WHAT YOU SHOULD DO: Show each line of the data below in which "else" occurs.

(Collection entries)
### src/rtl/mem_arbiter.sv
// Merges the IF fetch port and the MEM data port onto one physical memory port.
// Data requests win ties because they belong to the older instruction in the pipe.
module mem_arbiter
  import rv32i_types::*;
#(
  parameter int ADDR_W = 32,
  parameter int DATA_W = 32
) (
  input  logic                  clk,
  input  logic                  rst,
  input  logic                  i_read,
  input  logic [ADDR_W-1:0]     i_addr,
  output logic [DATA_W-1:0]     i_rdata,
  output logic                  i_resp,
  input  logic                  d_read,
  input  logic                  d_write,
  input  logic [ADDR_W-1:0]     d_addr,
  input  logic [DATA_W-1:0]     d_wdata,
  input  logic [DATA_W/8-1:0]   d_byte_enable,
  output logic [DATA_W-1:0]     d_rdata,
  output logic                  d_resp,
  output logic                  pmem_read,
  output logic                  pmem_write,
  output logic [ADDR_W-1:0]     pmem_address,
  output logic [DATA_W-1:0]     pmem_wdata,
  output logic [DATA_W/8-1:0]   pmem_byte_enable,
  input  logic [DATA_W-1:0]     pmem_rdata,
  input  logic                  pmem_resp
);

  arb_state_t state;
  arb_state_t next_state;
  logic       is_write;
  logic       dropped;
  logic       d_req;

  assign d_req = d_read | d_write;

  always_comb begin
    next_state = state;
    case (state)
      IDLE: begin
        if (d_req) next_state = D_BUSY;
        else if (i_read) next_state = I_BUSY;
      end
      I_BUSY, D_BUSY: begin
        if (pmem_resp) next_state = RESP;
      end
      RESP:    next_state = IDLE;
      default: next_state = IDLE;
    endcase
  end

  // A requester that lets go of its request at any point while busy loses its
  // response; the sticky dropped flag remembers that until the transaction ends.
  always_ff @(posedge clk or posedge rst) begin
    if (rst) begin
      state            <= IDLE;
      is_write         <= 1'b0;
      dropped          <= 1'b0;
      pmem_read        <= 1'b0;
      pmem_write       <= 1'b0;
      pmem_address     <= '0;
      pmem_wdata       <= '0;
      pmem_byte_enable <= '0;
      i_rdata          <= '0;
      d_rdata          <= '0;
      i_resp           <= 1'b0;
      d_resp           <= 1'b0;
    end else begin
      state  <= next_state;
      i_resp <= 1'b0;
      d_resp <= 1'b0;
      case (state)
        IDLE: begin
          dropped <= 1'b0;
          if (d_req) begin
            pmem_address     <= d_addr;
            pmem_wdata       <= d_wdata;
            pmem_byte_enable <= d_byte_enable;
            is_write         <= d_write;
            pmem_read        <= d_read;
            pmem_write       <= d_write;
          end else if (i_read) begin
            pmem_address <= i_addr;
            is_write     <= 1'b0;
            pmem_read    <= 1'b1;
          end
        end
        I_BUSY: begin
          if (pmem_resp) begin
            pmem_read <= 1'b0;
            if (i_read && !dropped) begin
              i_rdata <= pmem_rdata;
              i_resp  <= 1'b1;
            end
          end else if (!i_read) begin
            dropped <= 1'b1;
          end
        end
        D_BUSY: begin
          if (pmem_resp) begin
            pmem_read  <= 1'b0;
            pmem_write <= 1'b0;
            if (d_req && !dropped) begin
              d_resp <= 1'b1;
              if (!is_write) d_rdata <= pmem_rdata;
            end
          end else if (!d_req) begin
            dropped <= 1'b1;
          end
        end
        default: ;
      endcase
    end
  end

endmodule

TASK RESPONSE:
        else if (i_read) next_state = I_BUSY;
    end else begin
          end else if (i_read) begin
          end else if (!i_read) begin
          end else if (!d_req) begin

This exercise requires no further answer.